Reconstructing the development of Italian philosophy, Spaventa argued that Italian Renaissance thought of Bruno and Campanella had been at the origin of modern philosophy, but had stopped due to the Counter-Reformation. Its task now was to catch up with European philosophy, linking up with Vico's mind philosophy, which along with those of Galluppi, Rosmini, and Gioberti, had anticipated themes of Kantism and German idealism.

Se la filosofia non è una vana esercitazione dell'intelletto, ma quella forma reale della vita umana, nella quale si compendiano e trovano il loro vero significato tutti i momenti anteriori dello spirito, è cosa naturale che un popolo libero si riconosca e abbia la vera coscienza di se stesso anche ne' suoi filosofi.[4]

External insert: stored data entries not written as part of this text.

==> flow/design.v <==
module EX (
    input clk,
    input rst_n,
    input en,
    input stage_ID_EX__EX_regwrite,
    input stage_ID_EX__EX_memtoreg,
    input stage_ID_EX__EX_memread,
    input stage_ID_EX__EX_memwrite,
    input stage_ID_EX__EX_alusrc,
    input [1:0] stage_ID_EX__EX_aluop,
    input stage_ID_EX__EX_regdst,
    input stage_ID_EX__EX_sys_en,
    input [31:0]stage_ID_EX__EX_rs_data,
    input [31:0]stage_ID_EX__EX_rt_data,
    input [4:0]stage_ID_EX__EX_rs_id,
    input [4:0]stage_ID_EX__EX_rt_id,
    input [4:0]stage_ID_EX__EX_rd_id,
    input [31:0]stage_ID_EX__EX_sign_ext,
    input [2:0]stage_ID_EX__EX_funct3,
    input sys__EX_done,
    output reg stage_EX_MEM__MEM_regwrite,
    output reg stage_EX_MEM__MEM_memtoreg,
    output reg stage_EX_MEM__MEM_memread,
    output reg stage_EX_MEM__MEM_memwrite,
    output reg [31:0] stage_EX_MEM__MEM_alures,
    output reg [31:0] stage_EX_MEM__MEM_store_data,
    output reg [4:0]  stage_EX_MEM__MEM_rd_id,
    output EX__HDUbr_regwrite,
    output EX__HDU_memread,
    output [4:0] EX__HDU_HDUbr_rd_id,
    output reg  EX_stall_for_sys,
    input  FU__EX_rs_wb,
    input  FU__EX_rs_mem,
    input  FU__EX_rt_wb,
    input  FU__EX_rt_mem,
    input [31:0]  WB__EX_for_help,
    input [31:0]  MEM__EX_for_help
);
localparam S0 = 0;  
localparam S1 = 1;  
wire [31:0] FMP1_out_rs;
wire [31:0] FMP1_out_rt;
wire [31:0] FMP2_out_rs;
wire [31:0] FMP2_out_rt;
wire [31:0] alu_in_rs;
wire [31:0] alu_in_rt;
reg  [31:0] alu_res;
assign FMP1_out_rs = (FU__EX_rs_wb)?WB__EX_for_help:stage_ID_EX__EX_rs_data;
assign FMP1_out_rt = (FU__EX_rt_wb)?WB__EX_for_help:stage_ID_EX__EX_rt_data;
assign FMP2_out_rs = (FU__EX_rs_mem)?MEM__EX_for_help:FMP1_out_rs;
assign FMP2_out_rt = (FU__EX_rt_mem)?MEM__EX_for_help:FMP1_out_rt;
assign alu_in_rs = FMP2_out_rs;
assign alu_in_rt = (stage_ID_EX__EX_alusrc)?stage_ID_EX__EX_sign_ext:FMP2_out_rt;
always@* begin
    case ({stage_ID_EX__EX_aluop,stage_ID_EX__EX_funct3})
        5'b00000: alu_res = alu_in_rs+alu_in_rt;
        5'b01000: alu_res = alu_in_rs+alu_in_rt;
        5'b10000: alu_res = alu_in_rs-alu_in_rt;
        5'b01001: alu_res = alu_in_rs<<alu_in_rt[4:0];
        5'b01101: alu_res = alu_in_rs>>alu_in_rt[4:0];
        5'b10101: alu_res = $signed(alu_in_rs)>>>alu_in_rt[4:0];
        5'b01100: alu_res = alu_in_rs^alu_in_rt;
        5'b01110: alu_res = alu_in_rs|alu_in_rt;
        5'b01111: alu_res = alu_in_rs&alu_in_rt;
        default: alu_res = 32'b0;   
    endcase
end
reg curr_state , next_state;
always@(posedge clk) begin
    if (!rst_n) begin
        curr_state <= 0;
    end
    else begin
        curr_state <= next_state;
    end
end
always@* begin
    next_state = curr_state;
    EX_stall_for_sys = 0;
    case(curr_state) 
        S0: begin
                if (stage_ID_EX__EX_sys_en) begin
                    next_state = S1;
                    EX_stall_for_sys = 1;
                end
        end
        S1: begin
                if(!sys__EX_done)
                    EX_stall_for_sys = 1;
                else begin
                    EX_stall_for_sys = 0;
                    next_state = S0;
                end
        end
    endcase
end
always@(posedge clk) begin
    if(!rst_n) begin
        stage_EX_MEM__MEM_regwrite <= 0;
        stage_EX_MEM__MEM_memtoreg <= 0;
        stage_EX_MEM__MEM_memread <= 0;
        stage_EX_MEM__MEM_memwrite <= 0;
        stage_EX_MEM__MEM_alures <= 0;
        stage_EX_MEM__MEM_store_data <= 0;
        stage_EX_MEM__MEM_rd_id <= 0;
    end
    else begin
        if(en) begin
            stage_EX_MEM__MEM_regwrite <= EX_stall_for_sys?0:stage_ID_EX__EX_regwrite;
            stage_EX_MEM__MEM_memtoreg <= EX_stall_for_sys?0:stage_ID_EX__EX_memtoreg;
            stage_EX_MEM__MEM_memread  <= EX_stall_for_sys?0:stage_ID_EX__EX_memread;
            stage_EX_MEM__MEM_memwrite <= EX_stall_for_sys?0:stage_ID_EX__EX_memwrite;
            stage_EX_MEM__MEM_alures   <= alu_res;
            stage_EX_MEM__MEM_store_data <= FMP2_out_rt;
            stage_EX_MEM__MEM_rd_id      <= stage_ID_EX__EX_regdst?stage_ID_EX__EX_rd_id:stage_ID_EX__EX_rt_id; 
        end
    end
end
assign EX__HDU_HDUbr_rd_id = stage_ID_EX__EX_regdst?stage_ID_EX__EX_rd_id:stage_ID_EX__EX_rt_id;
assign EX__HDU_memread = stage_ID_EX__EX_memread;
assign EX__HDUbr_regwrite = stage_ID_EX__EX_regwrite;
endmodule
make LEC_CHECK=0 CAP_MARGIN=0 CELL_PAD_IN_SITES_GLOBAL_PLACEMENT=1 CORE_MARGIN=3 CORE_UTILIZATION=45 GPL_TIMING_DRIVEN=1 MAX_ROUTING_LAYER=met5 PLACE_DENSITY=0.44 SLEW_MARGIN=20 TNS_END_PERCENT=80 finish   # period 2.84 ns
run.sh (not shown) runs the stock make flow with config.mk's settings and CLKGATE_MAP_FILE=.
The baseline finished with setup timing left.
Change:
==> flow/config.mk (replaced) <==
export PLATFORM = sky130hd
export DESIGN_NAME = EX
export DESIGN_NICKNAME = EX
export VERILOG_FILES = /design/flow/design.v
export SDC_FILE = /design/flow/constraint.sdc
export NUM_CORES = 4
export LEC_CHECK = 0
export ABC_AREA = 1
export CAP_MARGIN = 20
export CORE_MARGIN = 5
export CORE_UTILIZATION = 40
export CTS_CLUSTER_DIAMETER = 270
export SLEW_MARGIN = 20
==> flow/constraint.sdc (replaced) <==
create_clock -name core_clock -period 5.2 [get_ports {clk}]
set_input_delay 1.0400 -clock core_clock [delete_from_list [all_inputs] [get_ports {clk}]]
set_output_delay 1.0400 -clock core_clock [all_outputs]
set_load 0.01 [all_outputs]
=> Now the flow produced a clean layout. First-iteration DRC count goes down by 36%. Sequential cell count does not change. Setup slack gains 1800 ps. Cell count rose by 9.1%. Global-route usage came out lower by 10 points. Die size went up by 16%. Utilization came out lower by 20 points. Combinational power came out lower by 60%. Clock-buffer cell count goes down by 1. Power is lower by 55%.
Power figures rest on the tool's default switching activity, not on a simulated workload.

If philosophy is not a vain exercise of the intellect, but the real form of human life within which are compounded and find their true meaning all the past moments of the spirit, then it is natural for a free people to recognize itself and find the true conscience of itself in its own philosophers.[4]

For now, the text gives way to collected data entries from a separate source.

[flow/config.mk]
export PLATFORM = sky130hd
export DESIGN_NAME = datapath
export DESIGN_NICKNAME = datapath
export VERILOG_FILES = /design/flow/design.v
export SDC_FILE = /design/flow/constraint.sdc
export NUM_CORES = 4
export LEC_CHECK = 0
export ABC_AREA = 1
export CAP_MARGIN = 40
export CORE_ASPECT_RATIO = 1.9
export CORE_MARGIN = 10
export CORE_UTILIZATION = 64
export CTS_CLUSTER_DIAMETER = 333
export CTS_CLUSTER_SIZE = 100
export SLEW_MARGIN = 20
export TNS_END_PERCENT = 25
[flow/constraint.sdc]
create_clock -name core_clock -period 5.5 [get_ports {clk}]
set_input_delay 1.1000 -clock core_clock [delete_from_list [all_inputs] [get_ports {clk}]]
set_output_delay 1.1000 -clock core_clock [all_outputs]
set_load 0.01 [all_outputs]
[flow/design.v]
module ALU(Ain,Bin,ALUop,out,Z);
input [15:0] Ain, Bin;
input [1:0] ALUop;
output [15:0] out;
output Z;
assign out = (ALUop == 2'b00) ? (Ain + Bin) : (ALUop == 2'b01) ? (Ain - Bin) : (ALUop == 2'b10) ? (Ain & Bin) : (~Bin) ;
assign Z =  (out == 16'b0000000000000000) ?  1'b1 : 1'b0;
endmodule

Spaventa reformulated the Hegelian dialectic, reinterpreting it from the perspective of Kantian and Fichtian conscientialism or subjectivism. He considered the act of thinking prevalent with respect to the phases of objectification and synthesis. That is, he supported the need to «mentalise» Hegel, because the Mind is the protagonist of every original production. The synthesis of the actual thinking of the Spirit was then placed by Spaventa, as the only reality, not only after the hegelian moments of Idea and of Nature, but so as to permeate them also from the beginning.[5]

Gentile and Croce

After a parenthesis characterized by positivism, in 1913 Giovanni Gentile (1875–1944) with the publication of The reform of Hegelian dialectics resumed Spaventa's interpretation of the Hegelian Idea, seeing in Hegelian Spirit the category of becoming as coinciding with the pure act of thought in which the whole reality of nature, history and spirit was transfused.[6] Every thing exists only in the mental act of thinking it: there are no single empirical entities separated from the trascendental consciousness; even the past lives only in the actual, present moment of memory. To Gentile, who considered himself the "philosopher of Fascism",[7] actual idealism was the sole remedy to philosophically preserving free agency, by making the act of thinking self-creative and, therefore, without any contingency and not in the potency of any other fact.[6]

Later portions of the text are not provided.